* _PROBLEM STATEMENT_
Locate the line that contains "assign s19 = a0[23] ^ a1[23];" in the entries below, then repeat it and every following line through the line that contains "assign c30 = a0[28] & a1[28];", exactly, and no others.
*** SUPPLIED MATERIAL Section Begins ***
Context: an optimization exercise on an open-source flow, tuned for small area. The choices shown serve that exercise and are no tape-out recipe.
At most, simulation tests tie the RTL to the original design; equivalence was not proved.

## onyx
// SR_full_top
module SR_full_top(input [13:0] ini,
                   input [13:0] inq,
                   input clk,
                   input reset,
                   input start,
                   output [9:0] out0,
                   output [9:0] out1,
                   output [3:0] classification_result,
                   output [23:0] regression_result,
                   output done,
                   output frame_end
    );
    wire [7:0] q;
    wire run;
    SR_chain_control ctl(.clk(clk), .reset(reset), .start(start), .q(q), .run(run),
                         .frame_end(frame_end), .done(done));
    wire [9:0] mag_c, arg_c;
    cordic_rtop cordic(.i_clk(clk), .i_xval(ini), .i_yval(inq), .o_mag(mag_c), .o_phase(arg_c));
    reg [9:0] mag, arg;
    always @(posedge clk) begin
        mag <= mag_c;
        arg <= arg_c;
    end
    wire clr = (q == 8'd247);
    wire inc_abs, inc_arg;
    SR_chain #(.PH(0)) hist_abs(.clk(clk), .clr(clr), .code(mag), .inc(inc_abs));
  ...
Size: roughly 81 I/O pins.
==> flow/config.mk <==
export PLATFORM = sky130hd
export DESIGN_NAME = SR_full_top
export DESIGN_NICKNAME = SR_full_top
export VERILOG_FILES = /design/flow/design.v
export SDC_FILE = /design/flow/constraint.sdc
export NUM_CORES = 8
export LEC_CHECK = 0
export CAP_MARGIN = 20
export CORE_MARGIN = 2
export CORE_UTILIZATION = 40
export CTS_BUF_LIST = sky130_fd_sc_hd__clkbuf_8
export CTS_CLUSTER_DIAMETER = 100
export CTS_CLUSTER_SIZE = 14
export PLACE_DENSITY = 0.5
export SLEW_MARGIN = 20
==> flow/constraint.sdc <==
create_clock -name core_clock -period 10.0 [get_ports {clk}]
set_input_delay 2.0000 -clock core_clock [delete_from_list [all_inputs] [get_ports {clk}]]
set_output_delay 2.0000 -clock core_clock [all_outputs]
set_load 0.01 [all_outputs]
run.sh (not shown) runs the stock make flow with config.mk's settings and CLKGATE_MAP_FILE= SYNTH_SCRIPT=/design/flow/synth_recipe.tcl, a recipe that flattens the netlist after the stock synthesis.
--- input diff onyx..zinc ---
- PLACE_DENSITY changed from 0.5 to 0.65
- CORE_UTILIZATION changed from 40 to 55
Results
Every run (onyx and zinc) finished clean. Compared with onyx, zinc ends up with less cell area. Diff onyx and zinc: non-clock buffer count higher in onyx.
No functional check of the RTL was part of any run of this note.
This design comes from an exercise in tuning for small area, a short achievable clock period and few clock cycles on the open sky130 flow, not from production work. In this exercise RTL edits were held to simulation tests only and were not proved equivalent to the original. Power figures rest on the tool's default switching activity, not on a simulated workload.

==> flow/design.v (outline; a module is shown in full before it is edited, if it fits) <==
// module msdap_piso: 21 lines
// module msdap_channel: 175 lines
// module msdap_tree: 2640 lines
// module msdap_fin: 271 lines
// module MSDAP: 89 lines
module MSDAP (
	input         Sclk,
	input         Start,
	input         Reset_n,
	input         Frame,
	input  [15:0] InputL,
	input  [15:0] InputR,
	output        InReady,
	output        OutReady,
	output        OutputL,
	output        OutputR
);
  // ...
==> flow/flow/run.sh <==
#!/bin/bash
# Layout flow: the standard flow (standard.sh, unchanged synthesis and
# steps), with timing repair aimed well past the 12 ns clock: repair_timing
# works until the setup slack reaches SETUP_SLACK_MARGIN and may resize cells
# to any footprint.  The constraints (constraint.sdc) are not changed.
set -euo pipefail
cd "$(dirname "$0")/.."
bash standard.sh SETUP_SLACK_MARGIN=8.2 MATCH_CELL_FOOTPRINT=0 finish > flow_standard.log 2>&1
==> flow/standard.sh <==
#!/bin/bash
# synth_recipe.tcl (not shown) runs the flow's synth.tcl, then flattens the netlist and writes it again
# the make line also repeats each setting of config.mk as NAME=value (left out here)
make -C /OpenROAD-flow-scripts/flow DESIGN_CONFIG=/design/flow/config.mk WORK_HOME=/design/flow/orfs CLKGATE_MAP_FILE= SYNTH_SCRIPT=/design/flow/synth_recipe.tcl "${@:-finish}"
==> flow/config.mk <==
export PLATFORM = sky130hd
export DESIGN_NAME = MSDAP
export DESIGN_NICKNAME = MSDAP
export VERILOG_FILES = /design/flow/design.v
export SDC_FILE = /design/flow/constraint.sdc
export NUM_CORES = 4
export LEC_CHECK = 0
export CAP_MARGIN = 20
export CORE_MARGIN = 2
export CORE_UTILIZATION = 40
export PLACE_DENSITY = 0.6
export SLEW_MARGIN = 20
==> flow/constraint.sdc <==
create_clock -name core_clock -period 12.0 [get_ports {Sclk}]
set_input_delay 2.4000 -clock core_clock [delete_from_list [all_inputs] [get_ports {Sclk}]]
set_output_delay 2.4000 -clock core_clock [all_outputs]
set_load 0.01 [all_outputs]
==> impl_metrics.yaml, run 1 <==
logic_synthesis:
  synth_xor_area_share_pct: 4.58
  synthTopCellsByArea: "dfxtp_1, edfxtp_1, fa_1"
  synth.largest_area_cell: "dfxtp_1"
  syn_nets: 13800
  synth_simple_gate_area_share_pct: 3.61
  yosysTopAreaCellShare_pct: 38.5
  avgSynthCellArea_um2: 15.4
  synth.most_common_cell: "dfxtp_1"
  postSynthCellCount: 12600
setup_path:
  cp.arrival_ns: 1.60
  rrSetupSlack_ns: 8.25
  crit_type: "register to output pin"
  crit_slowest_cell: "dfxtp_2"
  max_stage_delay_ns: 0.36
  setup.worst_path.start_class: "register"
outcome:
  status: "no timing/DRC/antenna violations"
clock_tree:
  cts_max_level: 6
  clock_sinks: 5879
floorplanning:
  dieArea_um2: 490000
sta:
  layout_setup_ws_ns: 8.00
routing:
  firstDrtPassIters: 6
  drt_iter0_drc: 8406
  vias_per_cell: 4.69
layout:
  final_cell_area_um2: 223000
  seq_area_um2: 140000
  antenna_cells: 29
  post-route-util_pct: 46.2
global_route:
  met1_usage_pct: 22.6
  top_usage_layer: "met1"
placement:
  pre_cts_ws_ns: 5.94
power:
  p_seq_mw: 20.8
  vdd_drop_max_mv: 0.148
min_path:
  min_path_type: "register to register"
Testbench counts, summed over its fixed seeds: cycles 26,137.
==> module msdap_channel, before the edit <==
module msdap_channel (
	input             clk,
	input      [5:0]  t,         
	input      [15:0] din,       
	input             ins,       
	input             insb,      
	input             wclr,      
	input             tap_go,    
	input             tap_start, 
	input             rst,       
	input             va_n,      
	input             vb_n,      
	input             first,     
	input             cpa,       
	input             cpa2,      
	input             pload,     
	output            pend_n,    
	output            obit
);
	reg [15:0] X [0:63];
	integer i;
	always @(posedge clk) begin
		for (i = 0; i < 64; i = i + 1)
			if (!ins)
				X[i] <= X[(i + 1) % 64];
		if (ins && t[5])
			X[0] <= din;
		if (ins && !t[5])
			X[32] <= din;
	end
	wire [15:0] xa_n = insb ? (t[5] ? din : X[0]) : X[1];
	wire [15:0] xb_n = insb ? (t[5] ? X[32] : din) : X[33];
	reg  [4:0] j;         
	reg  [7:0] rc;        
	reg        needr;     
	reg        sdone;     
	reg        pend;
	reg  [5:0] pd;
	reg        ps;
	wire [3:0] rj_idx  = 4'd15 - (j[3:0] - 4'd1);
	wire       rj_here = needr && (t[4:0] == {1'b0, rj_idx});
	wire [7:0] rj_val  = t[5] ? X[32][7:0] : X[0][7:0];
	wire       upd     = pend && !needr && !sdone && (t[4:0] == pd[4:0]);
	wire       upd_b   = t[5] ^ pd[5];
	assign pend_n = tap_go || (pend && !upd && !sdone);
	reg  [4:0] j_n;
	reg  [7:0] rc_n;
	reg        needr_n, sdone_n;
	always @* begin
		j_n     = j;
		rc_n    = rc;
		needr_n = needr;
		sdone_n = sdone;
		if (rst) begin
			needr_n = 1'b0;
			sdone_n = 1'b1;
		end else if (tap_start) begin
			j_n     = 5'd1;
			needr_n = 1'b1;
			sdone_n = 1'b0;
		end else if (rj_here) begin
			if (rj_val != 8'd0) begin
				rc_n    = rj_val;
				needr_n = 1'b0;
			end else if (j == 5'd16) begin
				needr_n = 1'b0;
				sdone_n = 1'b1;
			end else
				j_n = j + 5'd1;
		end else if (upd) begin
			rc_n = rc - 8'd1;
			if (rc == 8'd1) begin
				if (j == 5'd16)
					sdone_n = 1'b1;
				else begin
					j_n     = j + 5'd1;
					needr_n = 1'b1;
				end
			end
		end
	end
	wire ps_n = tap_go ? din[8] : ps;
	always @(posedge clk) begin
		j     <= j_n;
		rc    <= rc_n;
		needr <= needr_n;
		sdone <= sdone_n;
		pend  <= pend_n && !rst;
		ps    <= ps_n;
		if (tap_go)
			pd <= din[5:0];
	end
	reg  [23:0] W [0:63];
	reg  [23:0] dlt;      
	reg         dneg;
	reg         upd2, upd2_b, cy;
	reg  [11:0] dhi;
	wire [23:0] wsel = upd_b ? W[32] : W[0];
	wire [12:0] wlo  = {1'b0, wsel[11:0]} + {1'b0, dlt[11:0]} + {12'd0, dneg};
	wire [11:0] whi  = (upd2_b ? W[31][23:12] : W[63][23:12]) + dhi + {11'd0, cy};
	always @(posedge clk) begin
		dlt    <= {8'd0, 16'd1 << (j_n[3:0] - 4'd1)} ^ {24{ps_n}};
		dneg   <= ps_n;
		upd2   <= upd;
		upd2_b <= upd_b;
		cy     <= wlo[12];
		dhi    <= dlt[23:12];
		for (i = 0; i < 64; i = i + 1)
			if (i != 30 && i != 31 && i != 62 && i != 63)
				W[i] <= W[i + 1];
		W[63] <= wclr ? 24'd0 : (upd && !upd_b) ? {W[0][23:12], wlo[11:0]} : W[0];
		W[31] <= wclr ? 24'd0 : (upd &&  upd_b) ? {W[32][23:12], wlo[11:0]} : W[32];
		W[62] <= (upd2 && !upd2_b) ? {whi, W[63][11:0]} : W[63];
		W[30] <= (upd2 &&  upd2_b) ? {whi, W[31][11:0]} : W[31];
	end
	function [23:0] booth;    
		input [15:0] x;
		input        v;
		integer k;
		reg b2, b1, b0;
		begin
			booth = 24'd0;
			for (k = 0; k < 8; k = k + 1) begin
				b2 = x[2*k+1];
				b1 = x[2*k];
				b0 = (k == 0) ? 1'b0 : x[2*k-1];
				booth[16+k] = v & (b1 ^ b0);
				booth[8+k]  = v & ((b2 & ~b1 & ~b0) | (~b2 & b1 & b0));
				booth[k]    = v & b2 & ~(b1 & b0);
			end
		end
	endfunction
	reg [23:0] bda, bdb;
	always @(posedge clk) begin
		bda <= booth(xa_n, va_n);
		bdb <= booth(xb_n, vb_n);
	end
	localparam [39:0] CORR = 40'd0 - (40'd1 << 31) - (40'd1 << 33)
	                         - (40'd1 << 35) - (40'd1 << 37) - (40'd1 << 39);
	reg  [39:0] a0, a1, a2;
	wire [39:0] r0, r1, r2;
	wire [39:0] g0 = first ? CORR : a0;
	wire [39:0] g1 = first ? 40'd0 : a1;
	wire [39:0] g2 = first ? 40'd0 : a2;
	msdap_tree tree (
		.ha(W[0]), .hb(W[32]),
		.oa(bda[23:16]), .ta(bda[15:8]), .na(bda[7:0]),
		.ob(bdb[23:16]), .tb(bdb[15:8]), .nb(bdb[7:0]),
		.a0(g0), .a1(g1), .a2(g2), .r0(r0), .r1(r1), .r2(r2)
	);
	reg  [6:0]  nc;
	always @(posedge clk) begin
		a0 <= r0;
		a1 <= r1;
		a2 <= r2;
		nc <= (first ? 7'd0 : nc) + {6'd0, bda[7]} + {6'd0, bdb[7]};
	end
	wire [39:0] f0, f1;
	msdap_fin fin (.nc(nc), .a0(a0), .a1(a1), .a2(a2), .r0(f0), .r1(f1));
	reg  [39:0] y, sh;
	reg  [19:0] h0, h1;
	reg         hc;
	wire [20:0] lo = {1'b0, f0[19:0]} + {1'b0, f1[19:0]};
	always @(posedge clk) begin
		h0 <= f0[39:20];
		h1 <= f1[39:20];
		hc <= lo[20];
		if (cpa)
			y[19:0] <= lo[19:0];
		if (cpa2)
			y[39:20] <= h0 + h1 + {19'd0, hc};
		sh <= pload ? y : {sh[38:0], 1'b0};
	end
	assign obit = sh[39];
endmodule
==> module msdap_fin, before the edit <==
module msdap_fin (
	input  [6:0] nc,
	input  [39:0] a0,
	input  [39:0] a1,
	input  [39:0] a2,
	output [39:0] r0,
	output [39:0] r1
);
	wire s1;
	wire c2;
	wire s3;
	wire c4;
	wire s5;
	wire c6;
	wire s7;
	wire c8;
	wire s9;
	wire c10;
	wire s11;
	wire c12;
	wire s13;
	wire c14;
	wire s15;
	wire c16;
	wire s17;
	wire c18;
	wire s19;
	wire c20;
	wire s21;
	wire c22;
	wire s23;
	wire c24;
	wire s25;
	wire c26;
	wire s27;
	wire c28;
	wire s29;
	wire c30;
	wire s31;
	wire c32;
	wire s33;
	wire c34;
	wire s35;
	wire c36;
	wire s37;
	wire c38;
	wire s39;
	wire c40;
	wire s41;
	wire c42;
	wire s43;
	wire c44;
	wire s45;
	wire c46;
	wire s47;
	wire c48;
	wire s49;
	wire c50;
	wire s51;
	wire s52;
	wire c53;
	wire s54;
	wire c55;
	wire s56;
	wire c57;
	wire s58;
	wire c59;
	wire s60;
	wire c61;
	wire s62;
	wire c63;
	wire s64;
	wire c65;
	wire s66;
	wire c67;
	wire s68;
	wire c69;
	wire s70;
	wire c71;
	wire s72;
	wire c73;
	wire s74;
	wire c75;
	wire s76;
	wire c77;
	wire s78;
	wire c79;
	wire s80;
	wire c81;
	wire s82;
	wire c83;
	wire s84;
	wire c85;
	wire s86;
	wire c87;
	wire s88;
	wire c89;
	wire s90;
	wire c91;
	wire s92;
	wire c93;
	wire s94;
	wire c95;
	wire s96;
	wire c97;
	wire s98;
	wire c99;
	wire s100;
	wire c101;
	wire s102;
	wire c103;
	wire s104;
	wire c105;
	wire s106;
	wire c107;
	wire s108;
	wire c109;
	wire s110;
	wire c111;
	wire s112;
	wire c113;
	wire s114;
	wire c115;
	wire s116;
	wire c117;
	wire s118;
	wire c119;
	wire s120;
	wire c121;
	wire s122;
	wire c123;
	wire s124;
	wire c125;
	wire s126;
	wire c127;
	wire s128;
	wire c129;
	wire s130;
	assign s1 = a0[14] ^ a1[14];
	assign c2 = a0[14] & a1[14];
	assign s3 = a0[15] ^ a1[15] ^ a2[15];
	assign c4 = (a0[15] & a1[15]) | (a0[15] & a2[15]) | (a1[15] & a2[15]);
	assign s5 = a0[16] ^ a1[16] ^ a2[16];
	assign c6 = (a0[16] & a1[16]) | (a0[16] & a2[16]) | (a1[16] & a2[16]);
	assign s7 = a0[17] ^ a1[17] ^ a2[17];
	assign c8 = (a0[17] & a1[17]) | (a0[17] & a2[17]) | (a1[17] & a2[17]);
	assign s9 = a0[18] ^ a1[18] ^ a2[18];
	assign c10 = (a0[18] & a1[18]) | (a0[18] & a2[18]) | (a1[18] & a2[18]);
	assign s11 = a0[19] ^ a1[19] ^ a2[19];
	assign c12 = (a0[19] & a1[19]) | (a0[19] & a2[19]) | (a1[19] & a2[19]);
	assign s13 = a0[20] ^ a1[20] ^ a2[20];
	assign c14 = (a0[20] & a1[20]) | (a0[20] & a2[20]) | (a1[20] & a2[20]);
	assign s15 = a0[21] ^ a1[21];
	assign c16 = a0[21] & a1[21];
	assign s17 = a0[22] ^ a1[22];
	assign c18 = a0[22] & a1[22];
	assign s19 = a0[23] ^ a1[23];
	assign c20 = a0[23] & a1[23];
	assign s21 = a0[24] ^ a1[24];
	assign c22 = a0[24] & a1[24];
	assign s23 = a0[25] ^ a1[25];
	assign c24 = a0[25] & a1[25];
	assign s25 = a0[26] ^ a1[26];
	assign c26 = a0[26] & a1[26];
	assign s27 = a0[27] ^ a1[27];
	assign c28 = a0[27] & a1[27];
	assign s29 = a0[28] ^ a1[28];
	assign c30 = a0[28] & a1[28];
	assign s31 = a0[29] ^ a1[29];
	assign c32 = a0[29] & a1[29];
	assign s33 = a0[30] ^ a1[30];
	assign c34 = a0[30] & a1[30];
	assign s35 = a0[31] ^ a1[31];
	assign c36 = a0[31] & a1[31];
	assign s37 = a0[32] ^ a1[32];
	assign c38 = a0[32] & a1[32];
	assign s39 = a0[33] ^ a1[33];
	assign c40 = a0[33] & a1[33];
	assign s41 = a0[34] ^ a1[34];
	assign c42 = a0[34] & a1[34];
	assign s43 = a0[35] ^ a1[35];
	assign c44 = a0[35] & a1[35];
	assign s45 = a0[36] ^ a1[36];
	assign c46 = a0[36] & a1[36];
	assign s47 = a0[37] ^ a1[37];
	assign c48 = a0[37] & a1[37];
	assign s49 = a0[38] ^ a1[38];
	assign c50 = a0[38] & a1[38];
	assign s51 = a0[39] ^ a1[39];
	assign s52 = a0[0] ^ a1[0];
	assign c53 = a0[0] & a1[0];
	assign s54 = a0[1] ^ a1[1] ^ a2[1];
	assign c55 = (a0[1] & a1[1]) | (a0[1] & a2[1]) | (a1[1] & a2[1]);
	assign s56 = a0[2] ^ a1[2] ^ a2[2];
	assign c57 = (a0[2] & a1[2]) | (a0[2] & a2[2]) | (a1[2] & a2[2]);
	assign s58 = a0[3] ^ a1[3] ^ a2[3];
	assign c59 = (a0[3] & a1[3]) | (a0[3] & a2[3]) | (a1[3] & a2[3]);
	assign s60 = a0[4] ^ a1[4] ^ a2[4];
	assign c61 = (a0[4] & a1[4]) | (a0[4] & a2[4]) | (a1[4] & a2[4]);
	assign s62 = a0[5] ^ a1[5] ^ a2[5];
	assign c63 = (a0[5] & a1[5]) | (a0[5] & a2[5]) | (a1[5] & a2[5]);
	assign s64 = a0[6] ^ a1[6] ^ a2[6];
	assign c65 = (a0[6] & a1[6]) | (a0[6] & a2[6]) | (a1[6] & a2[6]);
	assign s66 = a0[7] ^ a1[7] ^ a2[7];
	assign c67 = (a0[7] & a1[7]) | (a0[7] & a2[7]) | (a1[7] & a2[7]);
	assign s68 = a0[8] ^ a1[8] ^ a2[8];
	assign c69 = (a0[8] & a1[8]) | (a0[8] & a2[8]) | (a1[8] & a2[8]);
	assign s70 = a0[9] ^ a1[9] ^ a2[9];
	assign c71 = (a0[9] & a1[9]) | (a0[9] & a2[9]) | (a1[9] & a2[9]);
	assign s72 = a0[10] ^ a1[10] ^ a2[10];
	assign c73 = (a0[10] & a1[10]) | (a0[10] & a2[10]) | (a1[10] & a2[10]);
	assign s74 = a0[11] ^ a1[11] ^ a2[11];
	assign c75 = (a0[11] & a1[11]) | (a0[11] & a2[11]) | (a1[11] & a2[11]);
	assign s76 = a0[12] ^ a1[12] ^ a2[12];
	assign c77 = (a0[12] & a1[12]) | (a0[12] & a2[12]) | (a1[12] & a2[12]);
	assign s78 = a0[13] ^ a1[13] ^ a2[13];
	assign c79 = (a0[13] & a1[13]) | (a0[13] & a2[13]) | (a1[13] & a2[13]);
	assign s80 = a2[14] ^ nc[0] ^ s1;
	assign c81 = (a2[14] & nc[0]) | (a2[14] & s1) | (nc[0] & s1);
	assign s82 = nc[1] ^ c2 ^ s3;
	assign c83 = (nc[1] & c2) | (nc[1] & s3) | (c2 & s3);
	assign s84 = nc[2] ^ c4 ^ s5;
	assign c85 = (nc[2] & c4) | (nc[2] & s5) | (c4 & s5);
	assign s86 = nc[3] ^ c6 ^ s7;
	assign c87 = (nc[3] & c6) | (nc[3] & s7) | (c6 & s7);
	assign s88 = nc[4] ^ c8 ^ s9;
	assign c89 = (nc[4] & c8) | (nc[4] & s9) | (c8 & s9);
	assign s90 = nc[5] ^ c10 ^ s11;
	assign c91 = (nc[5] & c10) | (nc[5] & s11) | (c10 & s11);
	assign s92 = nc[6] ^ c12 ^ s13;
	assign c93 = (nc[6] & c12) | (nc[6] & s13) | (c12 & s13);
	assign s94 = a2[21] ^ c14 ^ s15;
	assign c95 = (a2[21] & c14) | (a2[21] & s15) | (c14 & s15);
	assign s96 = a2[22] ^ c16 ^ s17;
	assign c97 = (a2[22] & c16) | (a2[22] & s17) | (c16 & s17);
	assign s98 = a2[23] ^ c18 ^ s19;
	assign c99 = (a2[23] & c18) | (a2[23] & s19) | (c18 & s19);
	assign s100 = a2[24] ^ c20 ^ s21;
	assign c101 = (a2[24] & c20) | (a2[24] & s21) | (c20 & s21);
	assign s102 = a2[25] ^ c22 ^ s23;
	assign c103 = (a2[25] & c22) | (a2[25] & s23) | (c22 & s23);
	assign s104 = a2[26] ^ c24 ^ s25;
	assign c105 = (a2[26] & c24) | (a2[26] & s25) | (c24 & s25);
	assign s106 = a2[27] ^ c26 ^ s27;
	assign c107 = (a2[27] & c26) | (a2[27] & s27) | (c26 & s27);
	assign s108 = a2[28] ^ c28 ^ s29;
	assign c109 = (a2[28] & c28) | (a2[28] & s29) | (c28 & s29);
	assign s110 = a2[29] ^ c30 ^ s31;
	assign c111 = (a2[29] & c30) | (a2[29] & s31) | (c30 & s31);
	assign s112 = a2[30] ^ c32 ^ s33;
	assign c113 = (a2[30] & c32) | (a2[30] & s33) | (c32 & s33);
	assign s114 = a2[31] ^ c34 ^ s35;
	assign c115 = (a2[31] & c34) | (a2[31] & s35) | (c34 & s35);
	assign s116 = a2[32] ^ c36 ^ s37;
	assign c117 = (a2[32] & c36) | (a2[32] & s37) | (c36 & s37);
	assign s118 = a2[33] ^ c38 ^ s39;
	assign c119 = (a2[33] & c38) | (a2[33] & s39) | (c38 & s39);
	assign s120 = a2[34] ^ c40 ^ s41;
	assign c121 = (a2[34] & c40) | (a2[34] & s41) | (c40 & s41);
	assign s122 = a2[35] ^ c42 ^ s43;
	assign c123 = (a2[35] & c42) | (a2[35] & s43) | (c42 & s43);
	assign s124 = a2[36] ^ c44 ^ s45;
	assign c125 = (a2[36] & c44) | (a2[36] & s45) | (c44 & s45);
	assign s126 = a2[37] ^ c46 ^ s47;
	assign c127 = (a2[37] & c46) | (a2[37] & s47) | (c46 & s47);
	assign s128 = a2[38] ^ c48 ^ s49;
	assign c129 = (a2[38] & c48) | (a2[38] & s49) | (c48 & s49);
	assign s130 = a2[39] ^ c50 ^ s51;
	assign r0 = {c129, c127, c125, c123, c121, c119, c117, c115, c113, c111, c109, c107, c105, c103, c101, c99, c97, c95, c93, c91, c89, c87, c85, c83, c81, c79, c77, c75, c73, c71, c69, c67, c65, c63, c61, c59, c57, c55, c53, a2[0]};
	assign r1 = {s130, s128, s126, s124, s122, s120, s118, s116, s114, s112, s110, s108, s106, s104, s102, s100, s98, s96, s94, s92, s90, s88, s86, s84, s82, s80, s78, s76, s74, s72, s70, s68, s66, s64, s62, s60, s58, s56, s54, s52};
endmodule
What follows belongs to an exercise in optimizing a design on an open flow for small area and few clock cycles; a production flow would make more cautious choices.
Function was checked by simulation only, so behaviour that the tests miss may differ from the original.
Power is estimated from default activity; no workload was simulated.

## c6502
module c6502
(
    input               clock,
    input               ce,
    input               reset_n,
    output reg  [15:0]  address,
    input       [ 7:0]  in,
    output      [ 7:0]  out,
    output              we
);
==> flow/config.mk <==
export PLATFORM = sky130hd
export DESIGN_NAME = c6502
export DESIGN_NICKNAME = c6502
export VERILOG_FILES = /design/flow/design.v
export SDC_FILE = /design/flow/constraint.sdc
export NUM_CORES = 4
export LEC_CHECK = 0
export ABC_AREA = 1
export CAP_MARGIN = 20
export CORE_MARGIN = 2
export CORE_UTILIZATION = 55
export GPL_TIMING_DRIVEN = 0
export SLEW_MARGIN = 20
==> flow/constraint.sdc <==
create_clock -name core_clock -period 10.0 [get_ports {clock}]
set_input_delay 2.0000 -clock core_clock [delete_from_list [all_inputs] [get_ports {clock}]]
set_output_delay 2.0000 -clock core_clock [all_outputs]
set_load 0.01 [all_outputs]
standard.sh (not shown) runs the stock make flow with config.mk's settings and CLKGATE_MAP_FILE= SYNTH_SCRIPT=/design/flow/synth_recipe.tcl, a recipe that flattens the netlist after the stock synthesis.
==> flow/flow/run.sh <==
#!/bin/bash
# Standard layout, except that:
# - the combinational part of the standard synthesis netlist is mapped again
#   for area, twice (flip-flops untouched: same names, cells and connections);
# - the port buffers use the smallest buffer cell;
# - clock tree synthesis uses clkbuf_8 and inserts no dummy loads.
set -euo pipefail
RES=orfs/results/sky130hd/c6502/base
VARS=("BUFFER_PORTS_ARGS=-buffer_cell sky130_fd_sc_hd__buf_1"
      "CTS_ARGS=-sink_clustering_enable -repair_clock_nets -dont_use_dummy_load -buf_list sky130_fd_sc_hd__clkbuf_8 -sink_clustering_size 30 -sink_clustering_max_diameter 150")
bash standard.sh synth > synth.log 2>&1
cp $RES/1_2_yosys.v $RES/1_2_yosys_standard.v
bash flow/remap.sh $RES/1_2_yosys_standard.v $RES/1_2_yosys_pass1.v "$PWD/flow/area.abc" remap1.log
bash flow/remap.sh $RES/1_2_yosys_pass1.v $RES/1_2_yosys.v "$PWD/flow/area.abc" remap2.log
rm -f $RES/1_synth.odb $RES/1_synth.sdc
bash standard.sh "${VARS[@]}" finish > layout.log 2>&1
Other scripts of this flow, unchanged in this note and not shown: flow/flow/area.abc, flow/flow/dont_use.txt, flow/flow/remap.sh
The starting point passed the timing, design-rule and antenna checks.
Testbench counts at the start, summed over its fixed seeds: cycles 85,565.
*** SUPPLIED MATERIAL Section Ends ***
* _WRITTEN REPLY_
	assign s19 = a0[23] ^ a1[23];
	assign c20 = a0[23] & a1[23];
	assign s21 = a0[24] ^ a1[24];
	assign c22 = a0[24] & a1[24];
	assign s23 = a0[25] ^ a1[25];
	assign c24 = a0[25] & a1[25];
	assign s25 = a0[26] ^ a1[26];
	assign c26 = a0[26] & a1[26];
	assign s27 = a0[27] ^ a1[27];
	assign c28 = a0[27] & a1[27];
	assign s29 = a0[28] ^ a1[28];
	assign c30 = a0[28] & a1[28];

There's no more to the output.